§ **What to do**
Search the material below for "spread" and copy every line where it occurs.

╭──

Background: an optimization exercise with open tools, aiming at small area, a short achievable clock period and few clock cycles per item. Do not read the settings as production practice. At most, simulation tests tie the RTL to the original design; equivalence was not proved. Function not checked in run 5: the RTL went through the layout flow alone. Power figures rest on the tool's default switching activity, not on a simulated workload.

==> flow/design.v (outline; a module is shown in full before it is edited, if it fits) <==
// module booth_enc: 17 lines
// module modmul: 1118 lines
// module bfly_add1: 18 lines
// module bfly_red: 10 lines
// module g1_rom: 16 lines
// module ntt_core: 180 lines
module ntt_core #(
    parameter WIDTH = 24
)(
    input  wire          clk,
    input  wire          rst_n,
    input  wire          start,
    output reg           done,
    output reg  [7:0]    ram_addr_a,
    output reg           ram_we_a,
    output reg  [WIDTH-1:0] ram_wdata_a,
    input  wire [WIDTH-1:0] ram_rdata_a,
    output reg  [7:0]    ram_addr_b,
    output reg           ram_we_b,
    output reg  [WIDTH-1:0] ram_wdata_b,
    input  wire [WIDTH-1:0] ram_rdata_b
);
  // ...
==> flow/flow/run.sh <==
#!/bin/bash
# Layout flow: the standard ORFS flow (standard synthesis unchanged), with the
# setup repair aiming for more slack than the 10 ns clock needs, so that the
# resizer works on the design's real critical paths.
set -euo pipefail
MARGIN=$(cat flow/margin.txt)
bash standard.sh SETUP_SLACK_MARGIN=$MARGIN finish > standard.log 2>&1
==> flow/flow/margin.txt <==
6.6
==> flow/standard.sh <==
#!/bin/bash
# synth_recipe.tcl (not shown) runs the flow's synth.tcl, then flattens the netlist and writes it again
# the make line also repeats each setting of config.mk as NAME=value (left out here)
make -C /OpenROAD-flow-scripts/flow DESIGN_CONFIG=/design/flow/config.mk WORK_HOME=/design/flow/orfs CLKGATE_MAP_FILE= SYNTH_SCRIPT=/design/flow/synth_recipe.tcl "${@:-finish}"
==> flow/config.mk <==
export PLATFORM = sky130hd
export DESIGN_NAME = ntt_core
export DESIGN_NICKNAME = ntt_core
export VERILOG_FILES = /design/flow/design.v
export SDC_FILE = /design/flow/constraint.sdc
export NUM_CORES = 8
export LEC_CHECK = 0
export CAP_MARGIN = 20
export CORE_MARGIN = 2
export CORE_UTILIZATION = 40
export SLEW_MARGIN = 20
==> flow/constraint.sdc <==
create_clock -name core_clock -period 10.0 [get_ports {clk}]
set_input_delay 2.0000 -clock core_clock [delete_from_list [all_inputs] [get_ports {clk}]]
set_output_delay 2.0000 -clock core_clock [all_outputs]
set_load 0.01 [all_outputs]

╰──
╭──

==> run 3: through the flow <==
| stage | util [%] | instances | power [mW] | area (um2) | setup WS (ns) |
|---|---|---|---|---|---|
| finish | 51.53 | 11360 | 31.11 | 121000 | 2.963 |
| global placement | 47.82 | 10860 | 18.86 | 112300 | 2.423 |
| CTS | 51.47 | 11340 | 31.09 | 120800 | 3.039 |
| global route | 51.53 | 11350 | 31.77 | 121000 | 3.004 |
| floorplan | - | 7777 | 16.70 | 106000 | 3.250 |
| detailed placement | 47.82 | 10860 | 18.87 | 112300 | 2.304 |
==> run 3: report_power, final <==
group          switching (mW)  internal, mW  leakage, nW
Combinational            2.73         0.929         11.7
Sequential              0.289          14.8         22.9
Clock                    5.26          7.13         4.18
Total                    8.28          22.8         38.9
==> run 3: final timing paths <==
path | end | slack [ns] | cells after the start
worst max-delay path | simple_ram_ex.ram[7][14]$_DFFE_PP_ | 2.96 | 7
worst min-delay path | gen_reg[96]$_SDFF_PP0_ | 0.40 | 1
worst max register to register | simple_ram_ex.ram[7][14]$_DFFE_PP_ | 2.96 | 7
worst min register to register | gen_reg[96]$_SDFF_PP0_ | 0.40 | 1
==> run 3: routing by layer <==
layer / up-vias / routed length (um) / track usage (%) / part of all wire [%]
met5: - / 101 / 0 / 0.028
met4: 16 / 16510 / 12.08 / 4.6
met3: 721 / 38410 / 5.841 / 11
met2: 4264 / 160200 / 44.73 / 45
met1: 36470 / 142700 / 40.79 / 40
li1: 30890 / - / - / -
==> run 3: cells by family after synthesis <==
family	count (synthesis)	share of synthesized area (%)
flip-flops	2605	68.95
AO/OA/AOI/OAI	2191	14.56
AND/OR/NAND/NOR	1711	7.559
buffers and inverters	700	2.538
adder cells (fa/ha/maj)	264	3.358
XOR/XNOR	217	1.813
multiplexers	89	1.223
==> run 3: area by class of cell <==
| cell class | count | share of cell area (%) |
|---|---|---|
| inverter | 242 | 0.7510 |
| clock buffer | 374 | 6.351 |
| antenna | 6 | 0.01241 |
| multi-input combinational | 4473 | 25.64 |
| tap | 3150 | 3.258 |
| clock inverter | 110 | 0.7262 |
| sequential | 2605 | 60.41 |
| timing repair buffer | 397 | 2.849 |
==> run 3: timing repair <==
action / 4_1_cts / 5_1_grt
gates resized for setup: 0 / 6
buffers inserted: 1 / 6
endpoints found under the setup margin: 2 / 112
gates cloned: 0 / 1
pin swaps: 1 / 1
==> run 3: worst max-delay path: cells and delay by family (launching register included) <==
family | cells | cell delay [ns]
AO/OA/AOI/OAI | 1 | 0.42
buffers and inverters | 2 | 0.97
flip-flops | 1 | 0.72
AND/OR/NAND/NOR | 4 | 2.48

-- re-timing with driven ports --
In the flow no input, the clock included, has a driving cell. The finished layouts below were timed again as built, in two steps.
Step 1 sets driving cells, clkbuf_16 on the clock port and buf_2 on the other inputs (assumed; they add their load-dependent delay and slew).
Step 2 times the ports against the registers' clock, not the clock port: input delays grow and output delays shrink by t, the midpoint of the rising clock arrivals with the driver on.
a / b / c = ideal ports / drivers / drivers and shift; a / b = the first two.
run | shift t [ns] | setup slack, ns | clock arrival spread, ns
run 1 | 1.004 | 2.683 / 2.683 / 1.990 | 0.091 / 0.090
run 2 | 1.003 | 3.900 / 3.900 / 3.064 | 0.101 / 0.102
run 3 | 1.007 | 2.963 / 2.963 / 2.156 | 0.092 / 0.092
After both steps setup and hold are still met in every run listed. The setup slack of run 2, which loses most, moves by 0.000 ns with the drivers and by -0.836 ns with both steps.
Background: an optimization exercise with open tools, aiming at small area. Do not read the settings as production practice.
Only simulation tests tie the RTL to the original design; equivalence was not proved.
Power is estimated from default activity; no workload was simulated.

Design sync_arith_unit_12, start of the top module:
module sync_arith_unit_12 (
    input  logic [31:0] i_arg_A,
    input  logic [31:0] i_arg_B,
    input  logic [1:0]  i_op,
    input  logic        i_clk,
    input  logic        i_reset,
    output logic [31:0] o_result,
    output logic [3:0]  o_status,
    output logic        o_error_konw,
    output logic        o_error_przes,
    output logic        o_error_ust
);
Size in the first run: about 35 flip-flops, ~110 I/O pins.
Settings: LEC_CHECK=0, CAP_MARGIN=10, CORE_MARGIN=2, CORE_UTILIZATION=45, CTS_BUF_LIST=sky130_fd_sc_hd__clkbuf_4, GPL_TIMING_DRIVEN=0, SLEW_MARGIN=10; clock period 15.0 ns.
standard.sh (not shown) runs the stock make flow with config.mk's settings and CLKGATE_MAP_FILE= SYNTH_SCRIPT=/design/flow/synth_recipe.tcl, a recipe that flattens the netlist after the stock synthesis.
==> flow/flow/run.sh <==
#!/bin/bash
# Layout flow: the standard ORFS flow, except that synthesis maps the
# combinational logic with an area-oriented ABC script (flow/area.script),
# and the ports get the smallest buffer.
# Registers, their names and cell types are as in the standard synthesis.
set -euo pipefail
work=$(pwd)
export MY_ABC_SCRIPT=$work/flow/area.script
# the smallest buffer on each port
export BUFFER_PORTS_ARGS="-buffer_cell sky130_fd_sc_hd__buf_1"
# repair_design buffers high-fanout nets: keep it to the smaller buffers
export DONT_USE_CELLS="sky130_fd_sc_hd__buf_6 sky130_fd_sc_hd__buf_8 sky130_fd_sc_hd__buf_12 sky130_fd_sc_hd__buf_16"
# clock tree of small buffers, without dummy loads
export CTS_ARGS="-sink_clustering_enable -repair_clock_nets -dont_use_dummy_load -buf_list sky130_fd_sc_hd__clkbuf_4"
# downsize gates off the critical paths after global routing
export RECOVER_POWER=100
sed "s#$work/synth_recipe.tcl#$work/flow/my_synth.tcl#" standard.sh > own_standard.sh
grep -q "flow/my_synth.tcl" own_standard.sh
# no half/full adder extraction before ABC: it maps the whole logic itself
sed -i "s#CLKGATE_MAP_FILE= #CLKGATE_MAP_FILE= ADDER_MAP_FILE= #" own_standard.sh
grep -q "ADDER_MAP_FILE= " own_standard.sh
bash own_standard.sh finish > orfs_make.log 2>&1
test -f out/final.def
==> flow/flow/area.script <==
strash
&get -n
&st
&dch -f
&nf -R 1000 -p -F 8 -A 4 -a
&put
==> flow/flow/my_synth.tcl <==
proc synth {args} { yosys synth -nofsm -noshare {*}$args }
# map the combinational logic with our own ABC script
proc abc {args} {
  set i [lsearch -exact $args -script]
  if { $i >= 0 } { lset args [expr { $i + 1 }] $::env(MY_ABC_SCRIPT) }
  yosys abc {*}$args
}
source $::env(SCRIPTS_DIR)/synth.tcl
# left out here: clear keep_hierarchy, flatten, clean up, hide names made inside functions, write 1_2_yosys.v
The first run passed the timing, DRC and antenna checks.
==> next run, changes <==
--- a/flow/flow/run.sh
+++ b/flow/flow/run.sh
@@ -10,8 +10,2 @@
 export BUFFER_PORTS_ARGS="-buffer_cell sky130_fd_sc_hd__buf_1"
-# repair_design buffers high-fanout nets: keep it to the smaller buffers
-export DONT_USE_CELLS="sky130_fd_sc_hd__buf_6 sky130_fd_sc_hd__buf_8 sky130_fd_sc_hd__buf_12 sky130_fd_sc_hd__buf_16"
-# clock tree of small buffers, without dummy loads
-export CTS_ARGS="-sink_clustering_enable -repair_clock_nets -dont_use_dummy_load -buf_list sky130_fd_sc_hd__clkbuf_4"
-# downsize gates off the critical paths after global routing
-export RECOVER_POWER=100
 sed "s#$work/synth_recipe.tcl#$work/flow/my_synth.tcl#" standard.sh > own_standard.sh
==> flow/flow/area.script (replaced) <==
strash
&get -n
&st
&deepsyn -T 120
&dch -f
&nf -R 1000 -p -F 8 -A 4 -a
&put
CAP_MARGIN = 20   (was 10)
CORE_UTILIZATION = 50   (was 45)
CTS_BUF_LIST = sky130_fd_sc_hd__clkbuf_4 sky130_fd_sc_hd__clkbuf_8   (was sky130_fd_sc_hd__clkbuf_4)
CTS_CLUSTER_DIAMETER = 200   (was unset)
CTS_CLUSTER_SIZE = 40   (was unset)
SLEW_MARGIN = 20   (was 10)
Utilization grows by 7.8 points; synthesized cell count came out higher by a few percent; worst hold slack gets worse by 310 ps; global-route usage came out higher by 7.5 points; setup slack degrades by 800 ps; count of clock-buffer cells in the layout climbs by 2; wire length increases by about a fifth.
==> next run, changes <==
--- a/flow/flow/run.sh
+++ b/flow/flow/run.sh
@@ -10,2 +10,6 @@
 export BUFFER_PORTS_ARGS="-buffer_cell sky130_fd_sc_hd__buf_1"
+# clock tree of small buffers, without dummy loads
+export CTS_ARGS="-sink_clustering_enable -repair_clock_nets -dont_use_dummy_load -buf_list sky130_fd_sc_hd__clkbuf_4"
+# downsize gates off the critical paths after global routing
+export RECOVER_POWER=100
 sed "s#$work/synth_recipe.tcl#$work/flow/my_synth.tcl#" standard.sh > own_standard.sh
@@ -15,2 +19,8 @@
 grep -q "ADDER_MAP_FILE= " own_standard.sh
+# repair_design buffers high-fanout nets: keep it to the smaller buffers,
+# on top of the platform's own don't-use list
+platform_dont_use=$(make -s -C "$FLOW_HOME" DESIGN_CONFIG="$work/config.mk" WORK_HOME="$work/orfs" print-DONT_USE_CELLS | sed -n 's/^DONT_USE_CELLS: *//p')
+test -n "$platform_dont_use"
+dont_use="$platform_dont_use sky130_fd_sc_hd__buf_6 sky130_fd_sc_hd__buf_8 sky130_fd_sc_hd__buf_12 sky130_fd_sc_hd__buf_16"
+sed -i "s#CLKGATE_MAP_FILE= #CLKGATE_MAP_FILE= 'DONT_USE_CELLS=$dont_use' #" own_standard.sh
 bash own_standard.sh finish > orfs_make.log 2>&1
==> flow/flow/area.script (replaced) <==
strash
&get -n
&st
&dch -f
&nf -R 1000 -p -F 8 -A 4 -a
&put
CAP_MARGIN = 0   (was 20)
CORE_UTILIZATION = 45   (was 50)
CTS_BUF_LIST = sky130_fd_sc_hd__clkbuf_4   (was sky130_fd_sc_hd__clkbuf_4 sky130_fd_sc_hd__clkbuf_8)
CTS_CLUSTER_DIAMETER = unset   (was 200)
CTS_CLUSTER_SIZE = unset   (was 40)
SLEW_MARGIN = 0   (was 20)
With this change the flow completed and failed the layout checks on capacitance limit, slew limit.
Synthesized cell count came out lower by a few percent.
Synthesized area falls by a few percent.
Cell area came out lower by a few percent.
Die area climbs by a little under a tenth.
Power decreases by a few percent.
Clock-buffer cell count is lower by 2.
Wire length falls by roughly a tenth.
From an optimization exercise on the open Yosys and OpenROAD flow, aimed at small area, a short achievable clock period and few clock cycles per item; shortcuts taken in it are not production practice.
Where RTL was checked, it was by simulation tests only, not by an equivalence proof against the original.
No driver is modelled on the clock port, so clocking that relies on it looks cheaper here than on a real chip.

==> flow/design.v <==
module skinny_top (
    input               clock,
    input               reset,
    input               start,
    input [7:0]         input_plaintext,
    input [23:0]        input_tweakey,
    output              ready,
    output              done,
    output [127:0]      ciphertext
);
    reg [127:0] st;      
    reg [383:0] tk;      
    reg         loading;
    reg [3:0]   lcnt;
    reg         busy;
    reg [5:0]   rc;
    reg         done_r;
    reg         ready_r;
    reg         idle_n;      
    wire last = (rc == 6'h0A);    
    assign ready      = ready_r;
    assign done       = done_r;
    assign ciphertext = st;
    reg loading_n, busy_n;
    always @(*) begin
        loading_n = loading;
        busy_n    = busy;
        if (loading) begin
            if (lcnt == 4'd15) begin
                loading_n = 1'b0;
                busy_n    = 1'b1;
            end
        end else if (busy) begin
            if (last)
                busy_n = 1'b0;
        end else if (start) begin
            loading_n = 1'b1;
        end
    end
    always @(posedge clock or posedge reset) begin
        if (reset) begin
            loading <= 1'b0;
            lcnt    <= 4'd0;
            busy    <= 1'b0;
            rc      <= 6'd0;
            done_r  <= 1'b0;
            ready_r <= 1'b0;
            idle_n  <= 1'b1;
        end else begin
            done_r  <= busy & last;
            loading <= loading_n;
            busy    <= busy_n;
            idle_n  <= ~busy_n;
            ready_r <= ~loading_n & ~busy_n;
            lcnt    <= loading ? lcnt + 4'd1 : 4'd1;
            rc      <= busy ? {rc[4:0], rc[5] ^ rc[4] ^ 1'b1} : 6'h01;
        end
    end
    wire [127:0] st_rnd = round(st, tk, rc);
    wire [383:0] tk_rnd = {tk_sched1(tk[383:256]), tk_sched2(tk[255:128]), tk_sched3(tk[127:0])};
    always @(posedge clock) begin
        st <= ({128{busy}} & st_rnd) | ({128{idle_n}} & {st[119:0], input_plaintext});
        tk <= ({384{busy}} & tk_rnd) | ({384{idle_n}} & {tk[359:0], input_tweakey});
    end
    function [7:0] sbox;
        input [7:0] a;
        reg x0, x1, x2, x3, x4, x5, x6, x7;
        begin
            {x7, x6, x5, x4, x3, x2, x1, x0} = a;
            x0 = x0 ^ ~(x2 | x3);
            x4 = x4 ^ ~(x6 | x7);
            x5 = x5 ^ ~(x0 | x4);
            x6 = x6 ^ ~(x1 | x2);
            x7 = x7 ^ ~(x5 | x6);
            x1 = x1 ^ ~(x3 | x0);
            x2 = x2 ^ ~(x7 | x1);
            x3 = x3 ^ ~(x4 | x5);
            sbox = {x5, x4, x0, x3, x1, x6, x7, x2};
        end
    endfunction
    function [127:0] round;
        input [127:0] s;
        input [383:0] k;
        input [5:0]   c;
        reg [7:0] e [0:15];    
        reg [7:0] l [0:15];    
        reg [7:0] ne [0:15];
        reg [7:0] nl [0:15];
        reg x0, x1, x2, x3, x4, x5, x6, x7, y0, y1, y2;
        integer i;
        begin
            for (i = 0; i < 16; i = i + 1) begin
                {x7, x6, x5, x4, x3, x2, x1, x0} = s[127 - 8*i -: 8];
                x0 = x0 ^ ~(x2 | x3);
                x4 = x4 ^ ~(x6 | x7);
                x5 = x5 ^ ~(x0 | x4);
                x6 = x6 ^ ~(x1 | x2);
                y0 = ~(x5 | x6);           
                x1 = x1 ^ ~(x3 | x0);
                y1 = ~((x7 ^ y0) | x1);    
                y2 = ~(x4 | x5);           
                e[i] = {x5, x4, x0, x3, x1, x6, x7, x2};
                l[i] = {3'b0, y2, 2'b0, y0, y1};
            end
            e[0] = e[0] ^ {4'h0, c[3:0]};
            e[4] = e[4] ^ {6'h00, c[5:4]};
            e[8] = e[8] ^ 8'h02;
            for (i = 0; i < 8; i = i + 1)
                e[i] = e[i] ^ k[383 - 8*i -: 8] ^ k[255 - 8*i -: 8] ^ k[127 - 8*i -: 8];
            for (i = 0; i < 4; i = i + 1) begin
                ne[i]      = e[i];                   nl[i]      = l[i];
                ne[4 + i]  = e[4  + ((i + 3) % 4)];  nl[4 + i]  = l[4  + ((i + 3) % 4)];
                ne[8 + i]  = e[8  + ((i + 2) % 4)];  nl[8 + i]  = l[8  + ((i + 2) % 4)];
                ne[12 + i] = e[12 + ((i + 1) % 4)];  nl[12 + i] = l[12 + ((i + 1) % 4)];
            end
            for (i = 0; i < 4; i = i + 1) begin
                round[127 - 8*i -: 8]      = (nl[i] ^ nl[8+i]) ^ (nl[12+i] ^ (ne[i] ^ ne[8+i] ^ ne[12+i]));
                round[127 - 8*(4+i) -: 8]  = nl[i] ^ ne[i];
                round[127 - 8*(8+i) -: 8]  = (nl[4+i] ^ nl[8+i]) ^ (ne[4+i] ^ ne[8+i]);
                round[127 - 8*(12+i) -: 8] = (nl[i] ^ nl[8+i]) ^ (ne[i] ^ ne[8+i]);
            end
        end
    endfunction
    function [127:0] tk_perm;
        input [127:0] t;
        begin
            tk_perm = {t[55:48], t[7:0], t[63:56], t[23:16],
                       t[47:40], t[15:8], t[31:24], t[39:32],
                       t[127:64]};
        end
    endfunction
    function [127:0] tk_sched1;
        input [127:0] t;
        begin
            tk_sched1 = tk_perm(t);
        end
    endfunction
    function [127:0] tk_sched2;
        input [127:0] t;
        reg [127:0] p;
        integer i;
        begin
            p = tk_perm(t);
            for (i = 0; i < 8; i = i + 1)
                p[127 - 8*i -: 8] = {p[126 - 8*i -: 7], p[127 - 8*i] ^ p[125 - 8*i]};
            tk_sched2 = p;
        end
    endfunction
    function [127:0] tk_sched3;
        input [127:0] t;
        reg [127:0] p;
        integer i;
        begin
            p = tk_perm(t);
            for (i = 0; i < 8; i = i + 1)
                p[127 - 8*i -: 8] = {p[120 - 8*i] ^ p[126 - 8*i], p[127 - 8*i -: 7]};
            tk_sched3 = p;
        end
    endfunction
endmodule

╰──
╭──

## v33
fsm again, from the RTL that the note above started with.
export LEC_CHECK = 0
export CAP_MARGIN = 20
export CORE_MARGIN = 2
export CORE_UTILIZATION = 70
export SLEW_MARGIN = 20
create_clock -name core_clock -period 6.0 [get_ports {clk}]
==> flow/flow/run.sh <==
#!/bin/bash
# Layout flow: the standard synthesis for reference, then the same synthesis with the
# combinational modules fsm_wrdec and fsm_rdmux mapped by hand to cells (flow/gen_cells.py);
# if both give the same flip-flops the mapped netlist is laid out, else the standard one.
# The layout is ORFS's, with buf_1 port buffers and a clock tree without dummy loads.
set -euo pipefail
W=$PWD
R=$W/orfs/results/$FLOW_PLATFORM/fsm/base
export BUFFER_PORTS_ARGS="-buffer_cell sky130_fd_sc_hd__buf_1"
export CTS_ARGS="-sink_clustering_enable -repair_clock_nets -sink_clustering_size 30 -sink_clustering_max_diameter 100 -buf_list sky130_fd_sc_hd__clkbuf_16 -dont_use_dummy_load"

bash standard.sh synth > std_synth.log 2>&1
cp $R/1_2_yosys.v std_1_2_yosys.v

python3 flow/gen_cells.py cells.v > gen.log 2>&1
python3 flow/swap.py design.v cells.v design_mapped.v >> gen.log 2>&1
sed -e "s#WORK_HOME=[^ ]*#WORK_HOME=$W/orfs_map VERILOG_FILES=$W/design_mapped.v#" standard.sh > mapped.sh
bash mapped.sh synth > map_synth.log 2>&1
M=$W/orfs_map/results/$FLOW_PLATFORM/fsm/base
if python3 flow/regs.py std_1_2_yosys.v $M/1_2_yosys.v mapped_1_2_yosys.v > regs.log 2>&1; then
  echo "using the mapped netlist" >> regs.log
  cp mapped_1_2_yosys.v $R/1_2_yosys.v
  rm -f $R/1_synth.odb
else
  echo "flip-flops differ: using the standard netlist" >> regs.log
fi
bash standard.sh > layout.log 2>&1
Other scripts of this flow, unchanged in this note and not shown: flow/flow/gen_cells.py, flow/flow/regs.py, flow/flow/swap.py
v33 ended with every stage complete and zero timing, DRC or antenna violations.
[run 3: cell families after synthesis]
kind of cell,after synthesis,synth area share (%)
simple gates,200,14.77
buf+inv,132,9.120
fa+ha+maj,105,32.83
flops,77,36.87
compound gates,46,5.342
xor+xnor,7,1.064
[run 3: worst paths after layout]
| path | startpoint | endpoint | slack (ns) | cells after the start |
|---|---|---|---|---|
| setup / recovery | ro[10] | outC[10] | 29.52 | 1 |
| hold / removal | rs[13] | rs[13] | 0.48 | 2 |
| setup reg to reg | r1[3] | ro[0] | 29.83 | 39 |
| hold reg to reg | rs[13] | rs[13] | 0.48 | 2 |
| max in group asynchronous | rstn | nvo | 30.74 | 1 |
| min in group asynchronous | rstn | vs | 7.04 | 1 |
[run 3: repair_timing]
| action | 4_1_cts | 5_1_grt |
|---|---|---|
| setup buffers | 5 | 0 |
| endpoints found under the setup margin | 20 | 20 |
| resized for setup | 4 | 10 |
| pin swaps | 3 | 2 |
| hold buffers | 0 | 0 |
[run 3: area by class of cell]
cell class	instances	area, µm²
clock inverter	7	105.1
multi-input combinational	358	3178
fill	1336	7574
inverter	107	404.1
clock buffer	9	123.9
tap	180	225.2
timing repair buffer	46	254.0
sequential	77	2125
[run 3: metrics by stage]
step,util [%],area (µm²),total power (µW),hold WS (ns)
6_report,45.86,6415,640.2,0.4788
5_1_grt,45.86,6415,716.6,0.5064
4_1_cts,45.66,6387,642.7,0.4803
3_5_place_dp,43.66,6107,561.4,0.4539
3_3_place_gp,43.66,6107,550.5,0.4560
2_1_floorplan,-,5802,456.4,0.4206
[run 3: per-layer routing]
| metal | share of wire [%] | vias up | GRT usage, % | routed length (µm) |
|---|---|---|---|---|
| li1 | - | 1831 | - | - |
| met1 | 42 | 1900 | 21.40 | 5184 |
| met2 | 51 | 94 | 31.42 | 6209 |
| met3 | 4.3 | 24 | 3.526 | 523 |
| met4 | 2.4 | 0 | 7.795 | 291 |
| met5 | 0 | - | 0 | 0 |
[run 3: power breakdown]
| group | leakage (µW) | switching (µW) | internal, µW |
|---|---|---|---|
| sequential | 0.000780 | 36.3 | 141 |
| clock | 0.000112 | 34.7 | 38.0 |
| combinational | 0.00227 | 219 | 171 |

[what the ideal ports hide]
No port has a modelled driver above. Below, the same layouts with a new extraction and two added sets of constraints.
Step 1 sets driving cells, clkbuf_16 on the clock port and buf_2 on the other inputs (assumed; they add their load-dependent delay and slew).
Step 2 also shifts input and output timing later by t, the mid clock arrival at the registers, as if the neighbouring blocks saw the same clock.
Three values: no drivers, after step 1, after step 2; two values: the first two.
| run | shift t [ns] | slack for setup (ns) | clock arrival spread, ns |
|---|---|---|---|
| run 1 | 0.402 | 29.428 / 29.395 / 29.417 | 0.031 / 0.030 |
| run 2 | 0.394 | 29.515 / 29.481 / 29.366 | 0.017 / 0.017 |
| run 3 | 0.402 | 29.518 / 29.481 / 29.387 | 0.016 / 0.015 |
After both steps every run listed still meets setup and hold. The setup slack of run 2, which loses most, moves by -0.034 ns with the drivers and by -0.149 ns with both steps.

╰──

§ **Solution to the exercise**
run | shift t [ns] | setup slack, ns | clock arrival spread, ns
| run | shift t [ns] | slack for setup (ns) | clock arrival spread, ns |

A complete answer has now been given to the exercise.